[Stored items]
══════
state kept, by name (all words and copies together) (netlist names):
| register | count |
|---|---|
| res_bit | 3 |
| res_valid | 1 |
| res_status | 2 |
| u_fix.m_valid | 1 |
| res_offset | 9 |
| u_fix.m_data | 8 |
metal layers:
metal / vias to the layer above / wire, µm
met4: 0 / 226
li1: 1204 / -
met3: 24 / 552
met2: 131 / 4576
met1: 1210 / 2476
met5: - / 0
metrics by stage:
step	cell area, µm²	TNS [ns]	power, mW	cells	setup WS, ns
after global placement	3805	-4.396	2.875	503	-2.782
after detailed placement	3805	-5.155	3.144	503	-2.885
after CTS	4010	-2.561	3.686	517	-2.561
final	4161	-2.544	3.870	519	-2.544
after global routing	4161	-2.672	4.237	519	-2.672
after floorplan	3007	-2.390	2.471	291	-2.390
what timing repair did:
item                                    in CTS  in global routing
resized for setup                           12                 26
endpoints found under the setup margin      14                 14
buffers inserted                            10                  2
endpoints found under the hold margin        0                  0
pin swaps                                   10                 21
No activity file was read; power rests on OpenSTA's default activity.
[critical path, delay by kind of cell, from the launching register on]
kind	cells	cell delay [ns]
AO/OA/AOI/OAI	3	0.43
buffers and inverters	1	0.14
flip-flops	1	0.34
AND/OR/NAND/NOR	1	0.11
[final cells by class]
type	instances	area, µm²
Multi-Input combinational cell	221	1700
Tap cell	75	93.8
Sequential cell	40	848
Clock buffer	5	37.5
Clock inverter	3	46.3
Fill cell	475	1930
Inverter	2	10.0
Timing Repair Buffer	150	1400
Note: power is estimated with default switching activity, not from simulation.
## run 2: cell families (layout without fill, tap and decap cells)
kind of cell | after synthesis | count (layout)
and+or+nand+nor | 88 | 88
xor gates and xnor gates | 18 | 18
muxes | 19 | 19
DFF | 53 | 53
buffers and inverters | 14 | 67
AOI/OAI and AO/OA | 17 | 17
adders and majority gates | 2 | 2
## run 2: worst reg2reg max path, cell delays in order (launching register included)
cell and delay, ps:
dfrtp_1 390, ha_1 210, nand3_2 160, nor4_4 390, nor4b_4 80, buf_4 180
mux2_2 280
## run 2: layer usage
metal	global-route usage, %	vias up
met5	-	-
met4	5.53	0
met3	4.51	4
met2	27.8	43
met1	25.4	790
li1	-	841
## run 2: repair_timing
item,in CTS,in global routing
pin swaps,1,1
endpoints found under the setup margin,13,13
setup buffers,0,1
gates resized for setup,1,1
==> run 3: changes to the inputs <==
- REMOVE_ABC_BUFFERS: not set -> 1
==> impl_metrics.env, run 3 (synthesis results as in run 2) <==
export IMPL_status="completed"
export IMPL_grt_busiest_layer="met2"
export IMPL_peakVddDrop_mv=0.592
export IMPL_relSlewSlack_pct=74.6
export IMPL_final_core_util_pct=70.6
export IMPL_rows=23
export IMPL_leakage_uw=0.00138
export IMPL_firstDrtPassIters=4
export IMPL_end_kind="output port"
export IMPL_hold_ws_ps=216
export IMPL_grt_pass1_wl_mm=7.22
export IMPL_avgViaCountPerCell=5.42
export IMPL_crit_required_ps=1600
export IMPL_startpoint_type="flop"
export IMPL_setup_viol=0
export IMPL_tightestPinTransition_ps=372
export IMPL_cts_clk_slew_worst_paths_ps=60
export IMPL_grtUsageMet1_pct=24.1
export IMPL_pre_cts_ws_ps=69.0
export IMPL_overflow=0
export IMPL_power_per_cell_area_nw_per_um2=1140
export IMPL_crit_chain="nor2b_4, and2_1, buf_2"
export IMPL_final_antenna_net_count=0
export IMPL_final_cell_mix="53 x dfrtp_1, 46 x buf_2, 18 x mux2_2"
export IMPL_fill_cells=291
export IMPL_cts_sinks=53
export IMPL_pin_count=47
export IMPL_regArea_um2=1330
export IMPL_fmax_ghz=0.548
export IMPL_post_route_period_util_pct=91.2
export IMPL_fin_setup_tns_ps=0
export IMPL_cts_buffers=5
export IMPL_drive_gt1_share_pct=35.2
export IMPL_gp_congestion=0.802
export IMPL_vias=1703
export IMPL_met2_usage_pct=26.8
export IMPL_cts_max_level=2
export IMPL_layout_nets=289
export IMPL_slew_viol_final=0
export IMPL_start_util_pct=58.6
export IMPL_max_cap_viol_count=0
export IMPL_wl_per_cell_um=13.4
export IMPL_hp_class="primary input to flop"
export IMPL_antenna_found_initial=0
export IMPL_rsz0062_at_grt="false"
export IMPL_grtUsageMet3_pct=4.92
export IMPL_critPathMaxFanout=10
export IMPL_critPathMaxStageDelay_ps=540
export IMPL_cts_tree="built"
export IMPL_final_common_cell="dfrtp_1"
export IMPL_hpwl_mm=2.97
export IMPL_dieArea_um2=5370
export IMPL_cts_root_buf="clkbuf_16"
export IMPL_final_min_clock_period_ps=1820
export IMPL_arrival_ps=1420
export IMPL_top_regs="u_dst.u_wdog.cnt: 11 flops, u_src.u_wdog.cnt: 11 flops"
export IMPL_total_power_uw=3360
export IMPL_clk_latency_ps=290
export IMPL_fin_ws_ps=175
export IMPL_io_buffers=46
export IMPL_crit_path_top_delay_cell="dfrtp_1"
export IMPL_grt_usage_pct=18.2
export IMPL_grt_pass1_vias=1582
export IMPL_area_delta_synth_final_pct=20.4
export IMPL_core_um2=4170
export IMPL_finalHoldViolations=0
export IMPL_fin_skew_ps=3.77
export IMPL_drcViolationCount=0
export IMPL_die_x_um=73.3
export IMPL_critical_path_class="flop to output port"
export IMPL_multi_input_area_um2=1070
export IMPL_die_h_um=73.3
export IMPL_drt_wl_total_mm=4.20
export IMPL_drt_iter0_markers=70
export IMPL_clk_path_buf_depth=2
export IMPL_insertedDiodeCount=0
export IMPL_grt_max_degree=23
[src/rtl/uart_rx_pkg.sv]
package uart_rx_pkg;
  typedef struct packed {
    logic       brk;
    logic       fe;
    logic       pe;
    logic [7:0] data;
  } rx_word_t;

  typedef enum logic [2:0] {S_IDLE, S_START, S_DATA, S_PAR, S_STOP, S_WAIT} rx_state_e;

  localparam logic [1:0] PAR_ON    = 2'b00;
  localparam logic [1:0] PAR_FORCE = 2'b01;
  localparam logic [1:0] PAR_NONE  = 2'b10;
  localparam logic [1:0] PAR_MDROP = 2'b11;
endpackage
File: config.mk
export PLATFORM = sky130hd
export DESIGN_NAME = rstseq_top
export DESIGN_NICKNAME = d
export VERILOG_FILES = /design/src/rtl/rstseq_pkg.sv /design/src/rtl/rstseq_decode.sv /design/src/rtl/rstseq_seq.sv /design/src/rtl/rstseq_pulse.sv /design/src/rtl/rstseq_top.sv
export SDC_FILE = /design/constraint.sdc
export NUM_CORES = 1
export LEC_CHECK = 0
export BUFFER_PORTS_ARGS = -buffer_cell sky130_fd_sc_hd__buf_2
export CAP_MARGIN = 20
export CORE_UTILIZATION = 36
export CTS_CLUSTER_DIAMETER = 200
export DETAILED_ROUTE_END_ITERATION = 7
export GPL_ROUTABILITY_DRIVEN = 0
export GPL_TIMING_DRIVEN = 1
export PLACE_DENSITY = 0.66
export SLEW_MARGIN = 40
export SYNTH_ARGS = -nofsm -noshare
export SYNTH_HDL_FRONTEND = slang
export SYNTH_HIERARCHICAL = 1
export SYNTH_SLANG_ARGS = --single-unit
export TNS_END_PERCENT = 100
File: constraint.sdc
create_clock -name clk -period 2.6 [get_ports clk]
set_input_delay 0.13 -clock clk [delete_from_list [all_inputs] [get_ports clk]]
set_output_delay 0.13 -clock clk [all_outputs]
set_load 0.02 [all_outputs]
--- src/rtl/gsq_pkg.sv ---
package gsq_pkg;
   typedef enum logic [1:0] {
      GSQ_IDLE  = 2'd0,
      GSQ_RUN   = 2'd1,
      GSQ_RECOV = 2'd2
   } gsq_state_e;
endpackage

--- src/rtl/gsq_sync.sv ---
module gsq_sync #(
   parameter int   STAGES  = 2,
   parameter logic RST_VAL = 1'b1
) (
   input  logic clk,
   input  logic rst_n,
   input  logic d_i,
   output logic q_o
);
   initial begin
      assert (STAGES >= 2) else $error("gsq_sync: STAGES must be at least 2");
   end

   logic [STAGES-1:0] chain_q;

   for (genvar g = 0; g < STAGES; g++) begin : g_stage
      if (g == 0) begin : g_first
         always_ff @(posedge clk or negedge rst_n) begin
            if (!rst_n) chain_q[0] <= RST_VAL;
            else        chain_q[0] <= d_i;
         end
      end else begin : g_next
         always_ff @(posedge clk or negedge rst_n) begin
            if (!rst_n) chain_q[g] <= RST_VAL;
            else        chain_q[g] <= chain_q[g-1];
         end
      end
   end

   assign q_o = chain_q[STAGES-1];
endmodule

--- src/rtl/gsq_ctrl.sv ---
module gsq_ctrl
   import gsq_pkg::*;
#(
   parameter int HALF_W = 8
) (
   input  logic              clk,
   input  logic              rst_n,
   input  logic              gate_s_i,
   input  logic [HALF_W-1:0] hlat_i,
   output logic              start_o,
   output logic              run_o
);
   initial begin
      assert (HALF_W >= 1) else $error("gsq_ctrl: HALF_W must be at least 1");
   end

   gsq_state_e        state_q, state_d;
   logic [HALF_W-1:0] rcnt_q, rcnt_d;
   logic              window_done;

   assign window_done = (rcnt_q == '0);

   always_comb begin
      state_d = state_q;
      rcnt_d  = rcnt_q;
      start_o = 1'b0;
      unique case (state_q)
         GSQ_IDLE: begin
            if (!gate_s_i) begin
               state_d = GSQ_RUN;
               start_o = 1'b1;
            end
         end
         GSQ_RUN: begin
            if (gate_s_i) begin
               state_d = GSQ_RECOV;
               rcnt_d  = hlat_i - 1'b1;
            end
         end
         GSQ_RECOV: begin
            if (window_done) begin
               if (!gate_s_i) begin
                  state_d = GSQ_RUN;
                  start_o = 1'b1;
               end else begin
                  state_d = GSQ_IDLE;
               end
            end else begin
               rcnt_d = rcnt_q - 1'b1;
            end
         end
         default: state_d = GSQ_IDLE;
      endcase
   end

   always_ff @(posedge clk or negedge rst_n) begin
      if (!rst_n) begin
         state_q <= GSQ_IDLE;
         rcnt_q  <= '0;
      end else begin
         state_q <= state_d;
         rcnt_q  <= rcnt_d;
      end
   end

   assign run_o = (state_q == GSQ_RUN);

   AST_RECOV_HOLDOFF: assert property (@(posedge clk) disable iff (!rst_n)
      (state_q == GSQ_RECOV && !window_done) |=> (state_q != GSQ_RUN));

   AST_STOP_ON_RELEASE: assert property (@(posedge clk) disable iff (!rst_n)
      (state_q == GSQ_RUN && gate_s_i) |=> (state_q == GSQ_RECOV));
endmodule

--- src/rtl/gsq_wave.sv ---
module gsq_wave #(
   parameter int HALF_W = 8
) (
   input  logic              clk,
   input  logic              rst_n,
   input  logic              start_i,
   input  logic              run_i,
   input  logic [HALF_W-1:0] half_cfg_i,
   output logic              phase_o,
   output logic [HALF_W-1:0] hlat_o
);
   localparam logic [HALF_W-1:0] ONE = HALF_W'(1);

   logic [HALF_W-1:0] cnt_q;
   logic [HALF_W-1:0] eff_half;

   assign eff_half = (half_cfg_i == '0) ? ONE : half_cfg_i;

   always_ff @(posedge clk or negedge rst_n) begin
      if (!rst_n) begin
         hlat_o  <= ONE;
         cnt_q   <= '0;
         phase_o <= 1'b0;
      end else if (start_i) begin
         hlat_o  <= eff_half;
         cnt_q   <= eff_half - 1'b1;
         phase_o <= 1'b0;
      end else if (run_i) begin
         if (cnt_q == '0) begin
            phase_o <= ~phase_o;
            cnt_q   <= hlat_o - 1'b1;
         end else begin
            cnt_q   <= cnt_q - 1'b1;
         end
      end
   end

   AST_LEVEL_HOLD: assert property (@(posedge clk) disable iff (!rst_n)
      (run_i && !start_i && cnt_q != '0) |=> $stable(phase_o));

   AST_CFG_FROZEN: assert property (@(posedge clk) disable iff (!rst_n)
      (!start_i) |=> $stable(hlat_o));
endmodule

--- src/rtl/gated_square_gen.sv ---
module gated_square_gen #(
   parameter int HALF_W      = 8,
   parameter int SYNC_STAGES = 2
) (
   input  logic              clk,
   input  logic              rst_n,
   input  logic              gate_n,
   input  logic [HALF_W-1:0] half_cfg,
   output logic              clk_a,
   output logic              clk_b
);
   logic              gate_s;
   logic              start;
   logic              running;
   logic              phase;
   logic [HALF_W-1:0] hlat;

   gsq_sync #(.STAGES(SYNC_STAGES), .RST_VAL(1'b1)) u_sync (
      .clk   (clk),
      .rst_n (rst_n),
      .d_i   (gate_n),
      .q_o   (gate_s)
   );

   gsq_ctrl #(.HALF_W(HALF_W)) u_ctrl (
      .clk      (clk),
      .rst_n    (rst_n),
      .gate_s_i (gate_s),
      .hlat_i   (hlat),
      .start_o  (start),
      .run_o    (running)
   );

   gsq_wave #(.HALF_W(HALF_W)) u_wave (
      .clk        (clk),
      .rst_n      (rst_n),
      .start_i    (start),
      .run_i      (running),
      .half_cfg_i (half_cfg),
      .phase_o    (phase),
      .hlat_o     (hlat)
   );

   assign clk_a = running & phase;
   assign clk_b = running ? phase : 1'b1;

   AST_IDLE_SPLIT: assert property (@(posedge clk) disable iff (!rst_n)
      (!running) |-> (clk_a != clk_b));

   AST_RUN_TOGETHER: assert property (@(posedge clk) disable iff (!rst_n)
      running |-> (clk_a == clk_b));

   AST_START_LOW: assert property (@(posedge clk) disable iff (!rst_n)
      $rose(running) |-> (!clk_a && !clk_b));
endmodule

--- config.mk ---
export PLATFORM = sky130hd
export DESIGN_NAME = gated_square_gen
export DESIGN_NICKNAME = d
export VERILOG_FILES = /design/src/rtl/gsq_pkg.sv /design/src/rtl/gsq_sync.sv /design/src/rtl/gsq_ctrl.sv /design/src/rtl/gsq_wave.sv /design/src/rtl/gated_square_gen.sv
export SDC_FILE = /design/constraint.sdc
export NUM_CORES = 1
export LEC_CHECK = 0
export ABC_AREA = 1
export ABC_CLOCK_PERIOD_IN_PS = 3500
export BUFFER_PORTS_ARGS = -buffer_cell sky130_fd_sc_hd__buf_2
export CAP_MARGIN = 20
export CORE_MARGIN = 2
export CORE_UTILIZATION = 55
export CTS_CLUSTER_SIZE = 40
export DETAILED_ROUTE_END_ITERATION = 8
export PLACE_DENSITY = 0.73
export SYNTH_ARGS = -nofsm -noshare
export SYNTH_HDL_FRONTEND = slang
export SYNTH_SLANG_ARGS = --single-unit
--- constraint.sdc ---
create_clock -name clk -period 3.5 [get_ports clk]
set_clock_uncertainty 0.05 [all_clocks]
set_input_delay 0.7 -clock clk [delete_from_list [all_inputs] [get_ports clk]]
set_output_delay 0.7 -clock clk [all_outputs]
set_load 0.03 [all_outputs]
**src/rtl/tmr4_pkg.sv**
```systemverilog
package tmr4_pkg;
  localparam int CNT_W  = 14;
  localparam int BYTE_W = 8;
  localparam int HI_W   = CNT_W - BYTE_W;
  localparam int MODE_W = 2;
  localparam int ADDR_W = 2;
  localparam int CMD_W  = 2;

  typedef logic [CNT_W-1:0]  cnt_t;
  typedef logic [BYTE_W-1:0] byte_t;

  typedef enum logic [CMD_W-1:0] {
    CMD_NOP     = 2'b00,
    CMD_HALT    = 2'b01,
    CMD_HALT_TC = 2'b10,
    CMD_START   = 2'b11
  } cmd_e;

  typedef enum logic [ADDR_W-1:0] {
    A_CMD   = 2'd0,
    A_LO    = 2'd1,
    A_HI    = 2'd2,
    A_SPARE = 2'd3
  } addr_e;

  typedef struct packed {
    logic pulse;
    logic cont;
  } mode_t;

  function automatic cnt_t join_count(input byte_t hi, input byte_t lo);
    return {hi[HI_W-1:0], lo};
  endfunction

  function automatic mode_t join_mode(input byte_t hi);
    return mode_t'(hi[BYTE_W-1 -: MODE_W]);
  endfunction

  function automatic logic count_ok(input cnt_t n);
    return n >= cnt_t'(2);
  endfunction

  function automatic logic square_high(input cnt_t cnt, input cnt_t n);
    return cnt > (n >> 1);
  endfunction

  function automatic logic pulse_high(input cnt_t cnt);
    return cnt != cnt_t'(1);
  endfunction

  function automatic logic is_terminal(input cnt_t cnt);
    return cnt <= cnt_t'(1);
  endfunction
endpackage

```
**src/rtl/tmr4_tick.sv**
```systemverilog
module tmr4_tick #(
  parameter int STAGES = 2
) (
  input  logic clk,
  input  logic rst_n,
  input  logic tmr_clk_in,
  output logic tick
);
  localparam int CHAIN_W = STAGES + 1;

  logic [CHAIN_W-1:0] chain;

  always_ff @(posedge clk) begin
    if (!rst_n) chain <= '0;
    else        chain <= {chain[CHAIN_W-2:0], tmr_clk_in};
  end

  assign tick = chain[STAGES-1] & ~chain[STAGES];
endmodule

```
**src/rtl/tmr4_regs.sv**
```systemverilog
module tmr4_regs
  import tmr4_pkg::*;
(
  input  logic              clk,
  input  logic              rst_n,
  input  logic              wr_en,
  input  logic [ADDR_W-1:0] wr_addr,
  input  byte_t             wr_data,
  output cnt_t              stage_n,
  output mode_t             stage_mode
);
  byte_t lo_q, hi_q;

  always_ff @(posedge clk) begin
    if (!rst_n) begin
      lo_q <= '0;
      hi_q <= '0;
    end else if (wr_en) begin
      case (addr_e'(wr_addr))
        A_LO:    lo_q <= wr_data;
        A_HI:    hi_q <= wr_data;
        default: ;
      endcase
    end
  end

  assign stage_n    = join_count(hi_q, lo_q);
  assign stage_mode = join_mode(hi_q);
endmodule

```
**src/rtl/tmr4_core.sv**
```systemverilog
module tmr4_core
  import tmr4_pkg::*;
(
  input  logic  clk,
  input  logic  rst_n,
  input  logic  tick,
  input  logic  cmd_wr,
  input  cmd_e  cmd,
  input  cnt_t  stage_n,
  input  mode_t stage_mode,
  output logic  running,
  output cnt_t  cnt,
  output cnt_t  cur_n,
  output mode_t cur_mode
);
  logic stop_pend;
  logic terminal;

  assign terminal = is_terminal(cnt);

  always_ff @(posedge clk) begin
    if (!rst_n) begin
      running   <= 1'b0;
      cnt       <= '0;
      cur_n     <= '0;
      cur_mode  <= '0;
      stop_pend <= 1'b0;
    end else begin
      if (running && tick) begin
        if (terminal) begin
          if (cur_mode.cont && !stop_pend) begin
            cnt <= cur_n;
          end else begin
            running   <= 1'b0;
            stop_pend <= 1'b0;
          end
        end else begin
          cnt <= cnt - cnt_t'(1);
        end
      end
      if (cmd_wr) begin
        case (cmd)
          CMD_START: begin
            cur_n     <= stage_n;
            cur_mode  <= stage_mode;
            cnt       <= stage_n;
            running   <= count_ok(stage_n);
            stop_pend <= 1'b0;
          end
          CMD_HALT: begin
            running   <= 1'b0;
            stop_pend <= 1'b0;
          end
          CMD_HALT_TC: begin
            if (running) stop_pend <= 1'b1;
          end
          default: ;
        endcase
      end
    end
  end
endmodule

```
**src/rtl/tmr4_wave.sv**
```systemverilog
module tmr4_wave
  import tmr4_pkg::*;
(
  input  logic  clk,
  input  logic  rst_n,
  input  logic  running,
  input  cnt_t  cnt,
  input  cnt_t  cur_n,
  input  mode_t cur_mode,
  output logic  tmr_out
);
  logic level;

  always_comb begin
    if (!running)           level = 1'b1;
    else if (cur_mode.pulse) level = pulse_high(cnt);
    else                    level = square_high(cnt, cur_n);
  end

  always_ff @(posedge clk) begin
    if (!rst_n) tmr_out <= 1'b1;
    else        tmr_out <= level;
  end
endmodule

```
**src/rtl/tmr4_top.sv**
```systemverilog
module tmr4_top
  import tmr4_pkg::*;
#(
  parameter int SYNC_STAGES = 2
) (
  input  logic              clk,
  input  logic              rst_n,
  input  logic              wr_en,
  input  logic [ADDR_W-1:0] wr_addr,
  input  logic [BYTE_W-1:0] wr_data,
  input  logic              tmr_clk_in,
  output logic              tmr_out
);
  logic             tick;
  logic             cmd_wr;
  logic [CMD_W-1:0] cmd_code;
  cnt_t             stage_n;
  mode_t            stage_mode;
  logic             running;
  cnt_t             cnt;
  cnt_t             cur_n;
  mode_t            cur_mode;

  assign cmd_wr   = wr_en && (addr_e'(wr_addr) == A_CMD);
  assign cmd_code = wr_data[BYTE_W-1 -: CMD_W];

  tmr4_tick #(.STAGES(SYNC_STAGES)) u_tick (
    .clk        (clk),
    .rst_n      (rst_n),
    .tmr_clk_in (tmr_clk_in),
    .tick       (tick)
  );

  tmr4_regs u_regs (
    .clk        (clk),
    .rst_n      (rst_n),
    .wr_en      (wr_en),
    .wr_addr    (wr_addr),
    .wr_data    (wr_data),
    .stage_n    (stage_n),
    .stage_mode (stage_mode)
  );

  tmr4_core u_core (
    .clk        (clk),
    .rst_n      (rst_n),
    .tick       (tick),
    .cmd_wr     (cmd_wr),
    .cmd        (cmd_e'(cmd_code)),
    .stage_n    (stage_n),
    .stage_mode (stage_mode),
    .running    (running),
    .cnt        (cnt),
    .cur_n      (cur_n),
    .cur_mode   (cur_mode)
  );

  tmr4_wave u_wave (
    .clk      (clk),
    .rst_n    (rst_n),
    .running  (running),
    .cnt      (cnt),
    .cur_n    (cur_n),
    .cur_mode (cur_mode),
    .tmr_out  (tmr_out)
  );
endmodule

```
### src/rtl/mii_rx_pack.sv
module mii_rx_pack #(
  parameter int NIB_W = 4,
  localparam int BYTE_W = 2 * NIB_W
) (
  input  logic              clk,
  input  logic              rst_n,
  input  logic              nib_v_i,
  input  logic [NIB_W-1:0]  nib_i,
  input  logic              frame_end_i,
  input  logic              err_i,
  output logic              half_o,
  output logic              out_valid,
  output logic [BYTE_W-1:0] out_data,
  output logic              out_last,
  output logic              out_err
);
  logic              half_q, half_d;
  logic [NIB_W-1:0]  lo_q, lo_d;
  logic [BYTE_W-1:0] hold_q, hold_d;
  logic              hv_q, hv_d;
  logic              ov_d, ol_d, oe_d;
  logic [BYTE_W-1:0] od_d;
  logic              lo_en, hold_en, od_en;

  always_comb begin
    half_d  = half_q;
    lo_d    = lo_q;
    hold_d  = hold_q;
    hv_d    = hv_q;
    ov_d    = 1'b0;
    ol_d    = 1'b0;
    oe_d    = 1'b0;
    od_d    = out_data;
    lo_en   = 1'b0;
    hold_en = 1'b0;
    od_en   = 1'b0;
    if (frame_end_i) begin
      half_d = 1'b0;
      hv_d   = 1'b0;
      if (hv_q) begin
        ov_d  = 1'b1;
        od_d  = hold_q;
        od_en = 1'b1;
        ol_d  = 1'b1;
        oe_d  = err_i | half_q;
      end
    end else if (nib_v_i) begin
      if (!half_q) begin
        lo_d   = nib_i;
        lo_en  = 1'b1;
        half_d = 1'b1;
      end else begin
        half_d  = 1'b0;
        hold_d  = {nib_i, lo_q};
        hold_en = 1'b1;
        hv_d    = 1'b1;
        if (hv_q) begin
          ov_d  = 1'b1;
          od_d  = hold_q;
          od_en = 1'b1;
        end
      end
    end
  end

  always_ff @(posedge clk or negedge rst_n) begin
    if (!rst_n) begin
      half_q    <= 1'b0;
      lo_q      <= '0;
      hold_q    <= '0;
      hv_q      <= 1'b0;
      out_valid <= 1'b0;
      out_data  <= '0;
      out_last  <= 1'b0;
      out_err   <= 1'b0;
    end else begin
      half_q    <= half_d;
      hv_q      <= hv_d;
      out_valid <= ov_d;
      out_last  <= ol_d;
      out_err   <= oe_d;
      if (lo_en)   lo_q     <= lo_d;
      if (hold_en) hold_q   <= hold_d;
      if (od_en)   out_data <= od_d;
    end
  end

  assign half_o = half_q;
endmodule

### src/rtl/mii_rx_status.sv
module mii_rx_status (
  input  logic clk,
  input  logic rst_n,
  input  logic rx_dv,
  input  logic rx_er,
  input  logic locked_i,
  input  logic half_i,
  input  logic col_in,
  input  logic crs_in,
  input  logic full_duplex,
  output logic frame_end_o,
  output logic err_o,
  output logic frm_done,
  output logic frm_err,
  output logic frm_misalign,
  output logic col_out,
  output logic crs_out
);
  logic err_q, err_d;
  logic done_d, ferr_d, mis_d, col_d, crs_d;

  always_comb begin
    frame_end_o = locked_i & ~rx_dv;
    err_d       = rx_dv ? (err_q | rx_er) : 1'b0;
    done_d      = frame_end_o;
    ferr_d      = frame_end_o & (err_q | half_i);
    mis_d       = frame_end_o & half_i;
    col_d       = col_in & ~full_duplex;
    crs_d       = crs_in;
  end

  always_ff @(posedge clk or negedge rst_n) begin
    if (!rst_n) begin
      err_q        <= 1'b0;
      frm_done     <= 1'b0;
      frm_err      <= 1'b0;
      frm_misalign <= 1'b0;
      col_out      <= 1'b0;
      crs_out      <= 1'b0;
    end else begin
      err_q        <= err_d;
      frm_done     <= done_d;
      frm_err      <= ferr_d;
      frm_misalign <= mis_d;
      col_out      <= col_d;
      crs_out      <= crs_d;
    end
  end

  assign err_o = err_q;
endmodule

### src/rtl/mii_rx_deframer.sv
module mii_rx_deframer #(
  parameter int NIB_W = 4,
  localparam int BYTE_W = 2 * NIB_W
) (
  input  logic              clk,
  input  logic              rst_n,
  input  logic [NIB_W-1:0]  rxd,
  input  logic              rx_dv,
  input  logic              rx_er,
  input  logic              col_in,
  input  logic              crs_in,
  input  logic              full_duplex,
  output logic              out_valid,
  output logic [BYTE_W-1:0] out_data,
  output logic              out_last,
  output logic              out_err,
  output logic              frm_done,
  output logic              frm_err,
  output logic              frm_misalign,
  output logic              col_out,
  output logic              crs_out
);
  logic [1:0] rst_sync_q;
  logic       rst_s_n;
  logic       data_nib, locked, half, frame_end, err_flag;

  always_ff @(posedge clk or negedge rst_n) begin
    if (!rst_n) rst_sync_q <= 2'b00;
    else        rst_sync_q <= {rst_sync_q[0], 1'b1};
  end
  assign rst_s_n = rst_sync_q[1];

  mii_rx_hunt #(.NIB_W(NIB_W)) u_hunt (
    .clk        (clk),
    .rst_n      (rst_s_n),
    .rx_dv      (rx_dv),
    .rxd        (rxd),
    .data_nib_o (data_nib),
    .locked_o   (locked)
  );

  mii_rx_pack #(.NIB_W(NIB_W)) u_pack (
    .clk         (clk),
    .rst_n       (rst_s_n),
    .nib_v_i     (data_nib),
    .nib_i       (rxd),
    .frame_end_i (frame_end),
    .err_i       (err_flag),
    .half_o      (half),
    .out_valid   (out_valid),
    .out_data    (out_data),
    .out_last    (out_last),
    .out_err     (out_err)
  );

  mii_rx_status u_stat (
    .clk          (clk),
    .rst_n        (rst_s_n),
    .rx_dv        (rx_dv),
    .rx_er        (rx_er),
    .locked_i     (locked),
    .half_i       (half),
    .col_in       (col_in),
    .crs_in       (crs_in),
    .full_duplex  (full_duplex),
    .frame_end_o  (frame_end),
    .err_o        (err_flag),
    .frm_done     (frm_done),
    .frm_err      (frm_err),
    .frm_misalign (frm_misalign),
    .col_out      (col_out),
    .crs_out      (crs_out)
  );
endmodule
══════
### Your objective
Every line above from the line with "xor gates and xnor gates | 18 | 18" to the line with "export IMPL_drive_gt1_share_pct=35.2" is wanted, ends included; write them out exactly and add no other line.

### The answer
xor gates and xnor gates | 18 | 18
muxes | 19 | 19
DFF | 53 | 53
buffers and inverters | 14 | 67
AOI/OAI and AO/OA | 17 | 17
adders and majority gates | 2 | 2
## run 2: worst reg2reg max path, cell delays in order (launching register included)
cell and delay, ps:
dfrtp_1 390, ha_1 210, nand3_2 160, nor4_4 390, nor4b_4 80, buf_4 180
mux2_2 280
## run 2: layer usage
metal	global-route usage, %	vias up
met5	-	-
met4	5.53	0
met3	4.51	4
met2	27.8	43
met1	25.4	790
li1	-	841
## run 2: repair_timing
item,in CTS,in global routing
pin swaps,1,1
endpoints found under the setup margin,13,13
setup buffers,0,1
gates resized for setup,1,1
==> run 3: changes to the inputs <==
- REMOVE_ABC_BUFFERS: not set -> 1
==> impl_metrics.env, run 3 (synthesis results as in run 2) <==
export IMPL_status="completed"
export IMPL_grt_busiest_layer="met2"
export IMPL_peakVddDrop_mv=0.592
export IMPL_relSlewSlack_pct=74.6
export IMPL_final_core_util_pct=70.6
export IMPL_rows=23
export IMPL_leakage_uw=0.00138
export IMPL_firstDrtPassIters=4
export IMPL_end_kind="output port"
export IMPL_hold_ws_ps=216
export IMPL_grt_pass1_wl_mm=7.22
export IMPL_avgViaCountPerCell=5.42
export IMPL_crit_required_ps=1600
export IMPL_startpoint_type="flop"
export IMPL_setup_viol=0
export IMPL_tightestPinTransition_ps=372
export IMPL_cts_clk_slew_worst_paths_ps=60
export IMPL_grtUsageMet1_pct=24.1
export IMPL_pre_cts_ws_ps=69.0
export IMPL_overflow=0
export IMPL_power_per_cell_area_nw_per_um2=1140
export IMPL_crit_chain="nor2b_4, and2_1, buf_2"
export IMPL_final_antenna_net_count=0
export IMPL_final_cell_mix="53 x dfrtp_1, 46 x buf_2, 18 x mux2_2"
export IMPL_fill_cells=291
export IMPL_cts_sinks=53
export IMPL_pin_count=47
export IMPL_regArea_um2=1330
export IMPL_fmax_ghz=0.548
export IMPL_post_route_period_util_pct=91.2
export IMPL_fin_setup_tns_ps=0
export IMPL_cts_buffers=5
export IMPL_drive_gt1_share_pct=35.2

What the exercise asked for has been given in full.